Harriet is a forty-something year old television chef on a show called Healthy Harriet. She has been married to Jules, a photographer always gone on movie shoots, for a long time and their twin sons have just left for college, leaving Harriet and Jules with an empty nest and a suddenly unobstructed view of their marriage. And the diagnosis isn't all that promising, what with a very unequal power structure and Harriet's disconcerting habit of screaming with pent up frustration in the shower. When Harriet meets a beautiful, British, twenty-something woman at yoga who reminds her very much of her younger self, she introduces Lydia to Jules, invites her to move in with them into one twin's empty room, and watches the show unfold.
Harriet narrates the novel from the present but looking back at the past several months. Because of this position of hindsight, she (and the reader) already know the outcome of Lydia's arrival into Harriet and Jules' life. The perspective allows Harriet to make connections and offer illuminating commentary that, as she acknowledges, she might not have made at the time, at least not consciously. As Harriet discusses her emotionally absent, self-absorbed, and selfish husband, the reader wonders why she lived so long with her head in the sand and how she could be so tolerant of such an ass. She admits that he can be charming and appealing but aside from her telling this to the reader, there's no such evidence in the actual drawing of his character; all of his traits are quite negative and Peter Pan-like. Likewise, the immediate draw to Lydia for both Harriet and Jules (and their pets but not their housekeeper) is a mystery.

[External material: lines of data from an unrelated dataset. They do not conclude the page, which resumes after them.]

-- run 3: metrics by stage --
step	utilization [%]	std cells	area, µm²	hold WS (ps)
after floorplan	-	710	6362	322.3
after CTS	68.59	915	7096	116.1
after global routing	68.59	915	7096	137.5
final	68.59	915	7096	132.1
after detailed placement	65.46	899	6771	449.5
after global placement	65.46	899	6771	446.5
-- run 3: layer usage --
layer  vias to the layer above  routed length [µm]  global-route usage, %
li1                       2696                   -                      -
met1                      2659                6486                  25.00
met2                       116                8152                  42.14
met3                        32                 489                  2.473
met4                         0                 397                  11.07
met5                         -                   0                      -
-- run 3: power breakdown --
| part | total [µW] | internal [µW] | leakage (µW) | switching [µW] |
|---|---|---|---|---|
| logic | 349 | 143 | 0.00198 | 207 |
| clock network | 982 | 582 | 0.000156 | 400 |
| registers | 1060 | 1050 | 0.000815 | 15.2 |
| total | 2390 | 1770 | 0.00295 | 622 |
File: config.mk
export PLATFORM = sky130hd
export DESIGN_NAME = cyc_ham_trap_dec
export DESIGN_NICKNAME = d
export VERILOG_FILES = /design/src/rtl/ctd_pkg.sv /design/src/rtl/ctd_collect.sv /design/src/rtl/ctd_emit.sv /design/src/rtl/cyc_ham_trap_dec.sv
export SDC_FILE = /design/constraint.sdc
export NUM_CORES = 1
export LEC_CHECK = 0
export ABC_AREA = 1
export BUFFER_PORTS_ARGS = -buffer_cell sky130_fd_sc_hd__buf_2
export CAP_MARGIN = 20
export CORE_MARGIN = 4
export CORE_UTILIZATION = 51
export DETAILED_ROUTE_END_ITERATION = 10
export PLACE_DENSITY = 0.68
export SETUP_SLACK_MARGIN = 0.02
export SLEW_MARGIN = 0
export SYNTH_ARGS = -nofsm -noshare
export SYNTH_HDL_FRONTEND = slang
export SYNTH_SLANG_ARGS = --single-unit
File: constraint.sdc
create_clock -name clk -period 4.3 [get_ports clk]
set_clock_uncertainty 0.15 [all_clocks]
set_input_delay 0.645 -clock clk [delete_from_list [all_inputs] [get_ports clk]]
set_output_delay 0.645 -clock clk [all_outputs]
set_load 0.05 [all_outputs]
File: src/rtl/ctd_pkg.sv
package ctd_pkg;
    localparam int SYN_W_MAX = 16;
    typedef logic [SYN_W_MAX-1:0] syn_t;

    // multiply a residue by x modulo g(x); gen holds g without its top term
    function automatic syn_t syn_mulx(input syn_t s, input syn_t gen, input int r);
        syn_t t;
        logic top;
        top = s[r-1];
        t = (s << 1) & ((syn_t'(1) << r) - syn_t'(1));
        if (top) t = t ^ gen;
        return t;
    endfunction

    // Horner step: s*x + b modulo g(x)
    function automatic syn_t syn_step(input syn_t s, input logic b, input syn_t gen, input int r);
        syn_t t;
        t = syn_mulx(s, gen, r);
        t[0] = t[0] ^ b;
        return t;
    endfunction

    // residue of x^(n-1): syndrome of an error in the first bit sent
    function automatic syn_t syn_trap(input int n, input syn_t gen, input int r);
        syn_t t;
        t = syn_t'(1);
        for (int i = 0; i < n - 1; i++) t = syn_mulx(t, gen, r);
        return t;
    endfunction
endpackage

File: src/rtl/ctd_collect.sv
module ctd_collect
    import ctd_pkg::*;
#(
    parameter int N = 127,
    parameter int R = 7,
    parameter logic [R-1:0] GEN = 7'h09
) (
    input  logic         clk,
    input  logic         rst_n,
    input  logic         bit_valid,
    input  logic         bit_data,
    input  logic         bit_sop,
    input  logic         bit_bypass,
    input  logic         take,
    output logic         rdy,
    output logic         full,
    output logic [N-1:0] word,
    output logic [R-1:0] syn,
    output logic         byp
);
    localparam int CW = $clog2(N + 1);

    typedef struct packed {
        logic [N-1:0]  word;
        logic [R-1:0]  syn;
        logic [CW-1:0] cnt;
        logic          full;
        logic          byp;
    } col_t;

    col_t st_q, st_d;

    assign rdy  = !st_q.full || take;
    assign full = st_q.full;
    assign word = st_q.word;
    assign syn  = st_q.syn;
    assign byp  = st_q.byp;

    always_comb begin
        logic         fresh;
        syn_t         nxt;
        logic [CW:0]  cnt_n;
        st_d  = st_q;
        fresh = 1'b0;
        nxt   = '0;
        cnt_n = '0;
        if (take) st_d.full = 1'b0;
        if (bit_valid && rdy) begin
            fresh      = bit_sop || (st_q.cnt == '0);
            nxt        = syn_step(fresh ? syn_t'(0) : syn_t'(st_q.syn), bit_data, syn_t'(GEN), R);
            st_d.syn   = nxt[R-1:0];
            st_d.word  = {st_q.word[N-2:0], bit_data};
            if (fresh) begin
                st_d.byp = bit_bypass;
                cnt_n    = (CW+1)'(1);
            end else begin
                cnt_n    = {1'b0, st_q.cnt} + (CW+1)'(1);
            end
            if (cnt_n == (CW+1)'(N)) begin
                st_d.full = 1'b1;
                st_d.cnt  = '0;
            end else begin
                st_d.cnt  = cnt_n[CW-1:0];
            end
        end
    end

    always_ff @(posedge clk or negedge rst_n) begin
        if (!rst_n) st_q <= '0;
        else        st_q <= st_d;
    end
endmodule
===== config.mk =====
export PLATFORM = sky130hd
export DESIGN_NAME = page_prog_seq
export DESIGN_NICKNAME = d
export VERILOG_FILES = /design/src/rtl/page_prog_seq.sv
export SDC_FILE = /design/constraint.sdc
export NUM_CORES = 1
export LEC_CHECK = 0
export BUFFER_PORTS_ARGS = -buffer_cell sky130_fd_sc_hd__buf_4
export CAP_MARGIN = 10
export CORE_MARGIN = 2
export CORE_UTILIZATION = 62
export CTS_CLUSTER_SIZE = 16
export DETAILED_ROUTE_END_ITERATION = 6
export PLACE_DENSITY = 0.95
export SYNTH_ARGS = -nofsm -noshare
export SYNTH_HDL_FRONTEND = slang
export SYNTH_SLANG_ARGS = --single-unit

===== constraint.sdc =====
create_clock -name clk -period 3.7 [get_ports clk]
set_clock_uncertainty 0.1 [all_clocks]
set_input_delay 0.74 -clock clk [delete_from_list [all_inputs] [get_ports clk]]
set_output_delay 0.74 -clock clk [all_outputs]
set_load 0.1 [all_outputs]

===== src/rtl/page_prog_seq.sv =====
module page_prog_seq #(
  parameter int ADDR_W         = 9,
  parameter int PAGE_BYTES     = 8,
  parameter int OVF_WRAP       = 1,
  parameter int PROT_EN        = 1,
  parameter int TICKS_PER_BYTE = 16
) (
  input  logic              clk,
  input  logic              rst_n,
  input  logic              xfer_start,
  input  logic [ADDR_W-1:0] start_addr,
  input  logic              data_vld,
  input  logic [7:0]        data_in,
  input  logic              stop,
  input  logic              wp,
  output logic              data_ack,
  output logic              busy,
  output logic              mem_we,
  output logic [ADDR_W-1:0] mem_addr,
  output logic [7:0]        mem_wdata
);
  localparam int LO_W = (PAGE_BYTES > 1) ? $clog2(PAGE_BYTES) : 1;
  localparam int CNT_W = $clog2(PAGE_BYTES + 1);
  localparam int TK_W = $clog2(TICKS_PER_BYTE + 1);
  localparam logic [CNT_W-1:0] CNT_FULL = CNT_W'(PAGE_BYTES);
  localparam logic [TK_W-1:0] TK_LAST = TK_W'(TICKS_PER_BYTE - 1);

  typedef enum logic [1:0] {S_IDLE, S_COLL, S_PROG, S_GAP} st_t;

  st_t               st;
  logic [ADDR_W-1:0] base_q;
  logic [LO_W-1:0]   slot_q, idx_q;
  logic [CNT_W-1:0]  cnt_q;
  logic [TK_W-1:0]   tk_q;
  logic              abort_q;
  logic [7:0]        pg_mem [PAGE_BYTES];

  logic full, over, in_coll, pg_we, unit_end, last_byte, prot_hit;
  logic [LO_W-1:0] lo_sum;

  assign full      = (cnt_q == CNT_FULL);
  assign over      = full && (OVF_WRAP == 0);
  assign in_coll   = (st == S_COLL) && !xfer_start && !stop;
  assign data_ack  = in_coll && data_vld && !abort_q && !over;
  assign pg_we     = data_ack;
  assign busy      = (st == S_PROG);
  assign unit_end  = busy && (tk_q == TK_LAST);
  assign last_byte = ({{(CNT_W-LO_W){1'b0}}, idx_q} + CNT_W'(1)) == cnt_q;
  assign lo_sum    = base_q[LO_W-1:0] + idx_q;
  assign mem_addr  = {base_q[ADDR_W-1:LO_W], lo_sum};
  assign prot_hit  = (PROT_EN != 0) && wp && mem_addr[ADDR_W-1];
  assign mem_we    = unit_end && !prot_hit;
  assign mem_wdata = pg_mem[idx_q];

  always_ff @(posedge clk) begin
    if (pg_we) pg_mem[slot_q] <= data_in;
  end

  always_ff @(posedge clk) begin
    if (!rst_n) begin
      st      <= S_IDLE;
      base_q  <= '0;
      slot_q  <= '0;
      idx_q   <= '0;
      cnt_q   <= '0;
      tk_q    <= '0;
      abort_q <= 1'b0;
    end else begin
      case (st)
        S_IDLE, S_COLL: begin
          if (xfer_start) begin
            st      <= S_COLL;
            base_q  <= start_addr;
            slot_q  <= '0;
            cnt_q   <= '0;
            abort_q <= 1'b0;
          end else if (st == S_COLL && stop) begin
            if (abort_q || cnt_q == '0) st <= S_IDLE;
            else begin
              st    <= S_PROG;
              idx_q <= '0;
              tk_q  <= '0;
            end
          end else if (st == S_COLL && data_vld) begin
            if (over) abort_q <= 1'b1;
            else if (!abort_q) begin
              slot_q <= slot_q + LO_W'(1);
              if (!full) cnt_q <= cnt_q + CNT_W'(1);
            end
          end
        end
        S_PROG: begin
          if (unit_end) begin
            tk_q  <= '0;
            idx_q <= idx_q + LO_W'(1);
            if (last_byte) st <= S_GAP;
          end else begin
            tk_q <= tk_q + TK_W'(1);
          end
        end
        default: st <= S_IDLE;
      endcase
    end
  end

  p_we_in_busy_r3: assert property (@(posedge clk) disable iff (!rst_n)
    mem_we |-> busy);
  p_hi_fixed_r4: assert property (@(posedge clk) disable iff (!rst_n)
    (busy && $past(busy)) |-> $stable(mem_addr[ADDR_W-1:LO_W]));
  p_abort_noack_r6: assert property (@(posedge clk) disable iff (!rst_n)
    ((OVF_WRAP == 0) && in_coll && data_vld && full) |-> !data_ack);
  p_empty_stop_r7: assert property (@(posedge clk) disable iff (!rst_n)
    ((st == S_COLL) && stop && !xfer_start && cnt_q == '0) |=> !busy);
  p_protect_r8: assert property (@(posedge clk) disable iff (!rst_n)
    (mem_we && (PROT_EN != 0) && wp) |-> !mem_addr[ADDR_W-1]);
  p_busy_noack_r9: assert property (@(posedge clk) disable iff (!rst_n)
    busy |-> !data_ack);
  p_gap_r9: assert property (@(posedge clk) disable iff (!rst_n)
    $fell(busy) |-> (st == S_GAP && !data_ack));
endmodule


==> impl_summary.log <==
[metrics] internal power: 0.00141 W
[metrics] data arrival time of the worst path: 2.07 ns
[metrics] period utilisation layout: 0.787
[metrics] xor and xnor fraction of the mapped netlist area: 0.0157
[metrics] number of flip-flops and latches in the synthesized netlist: 93
[metrics] part of the power in combinational logic: 0.073
[metrics] Total Neg Setup Slack: 0 ns
[metrics] Pins Over Slew Limit: 0
[metrics] count of synthesis-stage warnings from yosys: 0
[metrics] cell at the slowest stage of the critical path: sky130_fd_sc_hd__mux4_1
[metrics] maximum clock frequency: 343 MHz
[metrics] setup slack on the worst flop-to-flop path: 1.57 ns
[metrics] Placeable Area: 0.00599 mm²
[metrics] area of all sequential standard cells: 0.00250 mm²
[metrics] number of standard cells in the layout, taps in and fillers out: 389
[metrics] fill cell instance count of the final layout: 360
[metrics] number of setup buffers added after CTS: 0
[metrics] post-CTS clock slew at the launch and capture registers of the worst setup and hold paths: 0.09 ns
[metrics] buffering stage count on the worst path with inverters included: 2
[metrics] global-route total usage across every layer: 0.225
[metrics] dpl cell area: 0.00425 mm²
[metrics] buffer cell driving the clock tree root: sky130_fd_sc_hd__clkbuf_8
[metrics] outcome: completed
[metrics] row count: 28
[metrics] critical path startpoint category: flip-flop
[metrics] I/O Buffers: 42
[metrics] height of the die: 83.3 µm
[metrics] Setup CP Type: flip-flop to primary output
[metrics] wire length of the first global-routing pass: 11.8 mm
[metrics] commonest cells after routing, fill and taps aside: sky130_fd_sc_hd__edfxtp_1 (64), sky130_fd_sc_hd__buf_4 (46), sky130_fd_sc_hd__nand2_1 (33)
[metrics] Final Critical Period: 2.91 ns
[metrics] switching part of the total: 0.242
[metrics] share of layout cells above drive strength 1: 0.232
[metrics] total gr overflow: 0
[metrics] routed length per placed instance: 18.9 µm
[metrics] multiplexer fraction of the synthesized cell area: 0.138
[metrics] sequential-to-total area share from yosys stat: 0.641
[metrics] complex-gate fraction of the synthesized area: 0.0689
[metrics] Mapped Cells: 267
[metrics] worst slew margin relative to its limit: 0.421
[metrics] dominant cells by area after synthesis: sky130_fd_sc_hd__edfxtp_1 (49%), sky130_fd_sc_hd__dfxtp_1 (15%), sky130_fd_sc_hd__mux4_1 (10%), sky130_fd_sc_hd__nand2_1 (3.2%), sky130_fd_sc_hd__mux2_2 (2.3%)
[metrics] setup repair after global routing missed its margin: false
[metrics] Starting DRT DRC Count: 177
[metrics] Post-Syn Area per Cell: 14.6 µm²
[metrics] Reg2Reg Launch Point: st[0]
[metrics] Initial DRT Pass Iterations: 5
[metrics] HPWL after detailed placement: 5.08 mm
[metrics] number of global-route vias before repair: 2,325
[metrics] number of cells on the worst hold path: 2
[metrics] full die area: 0.00694 mm²
[metrics] H-tree depth reported by CTS: 3
[metrics] antenna-violating nets left: 0
[metrics] adder and majority gate portion of the synthesized area: 0.0244
[metrics] kind of end point of the critical path: primary output
[metrics] top cell family by delay on the critical path: multiplexers
[metrics] largest net degree at the start of global routing: 17
[metrics] Yosys top cell area share: 0.492
[metrics] leading register cell type out of synthesis: sky130_fd_sc_hd__edfxtp_1
[metrics] asr flop ratio synth: 0
[metrics] number of primary I/O pins: 43
[metrics] count of flip-flops with a built-in enable after synthesis: 64
[metrics] area added between synthesis and finish: 13.0%
[metrics] most frequent standard cell in the layout excluding fill and tap cells: sky130_fd_sc_hd__edfxtp_1
[metrics] number of distinct library cell variants in the gate-level netlist after synthesis: 42
[metrics] final non-filler cell area: 0.00441 mm²
[metrics] clock latency at the later pin of the worst-skew pair: 0.35 ns
[metrics] number of placed instances with taps included: 373
[metrics] worst endpoint required time: 2.86 ns
[metrics] TritonCTS clock tree: built
[metrics] number of antenna violations at the first check in global routing: 0
[metrics] classification of the worst-slack hold path: flip-flop to flip-flop
[metrics] layout net count: 339
[metrics] power share of the clock group: 0.320
[metrics] # clock sinks: 93
[metrics] dominant combinational cell family by area after synthesis: multiplexers
[metrics] routed vias/inst: 5.87
[metrics] overall routed net length: 7.35 mm
[metrics] CP dominant cell by count: sky130_fd_sc_hd__buf_4
[metrics] Worst path max stage delay: 0.63 ns
[metrics] Hold EP: tk_q[4]
[metrics] r2r endpoint: pg_mem[1][0]
[metrics] cells on worst reg2reg path: 5
[metrics] hold wc startpoint: tk_q[4]
[metrics] die outline width: 83.3 µm
[metrics] endpoints failing hold: 0
[metrics] Tightest Pin Transition: 0.866 ns
[metrics] Crit Path Max Fanout: 16
[metrics] via count: 2,285
[metrics] dominant cell type by area after synthesis: sky130_fd_sc_hd__edfxtp_1
[metrics] combined area of all synthesized cells: 0.00390 mm²
[metrics] Final setup violation count: 0
[metrics] Critical Path, Cell by Cell: buf_4, mux4_1, mux2_2, buf_4
[metrics] share of synthesized cell area in and, or, nand and nor gates: 0.0744
[metrics] number of max-cap violations: 0
[metrics] power density over cell area: 420 mW/mm²
[metrics] Hold-fix buffers, CTS: 0
[metrics] net switching component of the power: 0.000448 W
[metrics] n_diodes: 0
[metrics] GPL Wtd Cong: 0.898
[metrics] leakage power summed over all cells: 1.57 nW
[metrics] Starting Density: 0.651
[metrics] Max Buffers Root-to-Sink: 2
[metrics] Peak VDD IR: 0.000265 V
[metrics] number of buffers added by the clock tree synthesis step: 9
[metrics] post-cts repair resize count: 0
[metrics] multi-input logic area: 0.00126 mm²
[metrics] synthesized netlist net count: 297
[metrics] sequential power share: 0.607
[metrics] number of remaining DRC errors: 0
worst reg2reg max path: stages (launching register included):
cell and delay (ns):
sky130_fd_sc_hd__dfxtp_1 0.41, sky130_fd_sc_hd__nand3b_1 0.14, sky130_fd_sc_hd__nor3_2 0.24, sky130_fd_sc_hd__nand2_1 0.16
sky130_fd_sc_hd__nor3_1 0.52, sky130_fd_sc_hd__buf_4 0.27
layout make-up:
type	count	area share
clock buffers	11	0.0298
clock inverters	5	0.00794
inverters	11	0.00936
multi-input cells	148	0.286
flip-flops and latches	93	0.567
well taps	75	0.0213
repair buffers	46	0.0783
metal layers:
| metal | wire length (µm) | GRT usage |
|---|---|---|
| met2 | 3680 | 0.371 |
| met3 | 466 | 0.0547 |
| met1 | 3130 | 0.298 |
| met5 | 0 | 0 |
| met4 | 68 | 0.0715 |
flip-flops by register name (all words and copies together), names as in the netlist, named ones only:
register and count:
slot_q 3, tk_q 5, base_q 9, st 2, cnt_q 4, pg_mem 64, idx_q 3
power by group through the flow:
| stage | Clock (W) | Combinational (W) | Sequential (W) |
|---|---|---|---|
| after detailed placement | 0 | 0.000135 | 0.00115 |
| after global routing | 0.000644 | 0.000144 | 0.00113 |
| after floorplan | 0 | 0.0000952 | 0.00115 |
| after CTS | 0.000601 | 0.000135 | 0.00113 |
| final | 0.000593 | 0.000135 | 0.00113 |
| after global placement | 0 | 0.000132 | 0.00115 |
worst max-delay path by stage:
stage / startpoint / to / slack, ns / depth (start not counted)
6_report: flip-flop / mem_wdata[4] / 0.79 / 4
5_1_grt: flip-flop / mem_wdata[4] / 0.69 / 3
4_1_cts: flip-flop / mem_wdata[4] / 0.76 / 3
3_5_place_dp: stop / pg_mem[3][4] / 1.08 / 5
3_3_place_gp: stop / pg_mem[3][2] / 1.16 / 5
2_1_floorplan: xfer_start / pg_mem[0][0] / 0.07 / 4
synth_stat cells, types with 4 or more instances:
cell	number
sky130_fd_sc_hd__xnor2_1	5
sky130_fd_sc_hd__mux2_2	8
sky130_fd_sc_hd__nand3_1	5
sky130_fd_sc_hd__nand2_1	33
sky130_fd_sc_hd__ha_1	6
sky130_fd_sc_hd__nor2_1	12
sky130_fd_sc_hd__a21oi_1	15
sky130_fd_sc_hd__dfxtp_1	29
sky130_fd_sc_hd__mux4_1	15
sky130_fd_sc_hd__edfxtp_1	64
sky130_fd_sc_hd__nand2b_1	4
sky130_fd_sc_hd__o21ai_0	5
sky130_fd_sc_hd__nor3_1	4
sky130_fd_sc_hd__inv_1	10
sky130_fd_sc_hd__a211oi_1	5
sky130_fd_sc_hd__buf_4	6
stage by stage:
stage	utilization	hold slack [ns]	total power [W]	setup slack, ns
floorplan	-	0.307	0.00124	0.0656
CTS	0.736	0.332	0.00186	0.762
global placement	0.709	0.314	0.00128	1.16
finish	0.736	0.331	0.00185	0.789
global route	0.736	0.374	0.00192	0.695
detailed placement	0.709	0.319	0.00128	1.08
kinds of logic (layout without fill, tap and decap cells):
kind of cell	after synthesis	after routing
adder cells (fa/ha/maj)	7	7
AO/OA/AOI/OAI	42	42
buffers and inverters	26	73
flip-flops	93	93
XOR/XNOR	7	7
AND/OR/NAND/NOR	65	65
multiplexers	27	27
Power figures use the tool's default switching activity.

While most of the sympathy from the reader will definitely be directed towards Harriet, there's also a frustration with her continued naivete and laissez-faire attitude as she aids and abets the situation. The only thing that eases the frustration any is Harriet's consideration that her decisions might have been unconsciously deliberate as she looks back on it from the present. Harriet is introspective as she contemplates her role in all of this and the view of marriage here is honest and real but it was missing that tiny leavening bit of humor that, for me, would have made it a more fulfilling read. An interesting look at reinvention, desires for the future, and marriage as it enters a new stage, this didn't quite hit the mark although I did appreciate the perfectly pitched ending.
Thanks to the publisher for sending me a copy of this book for review.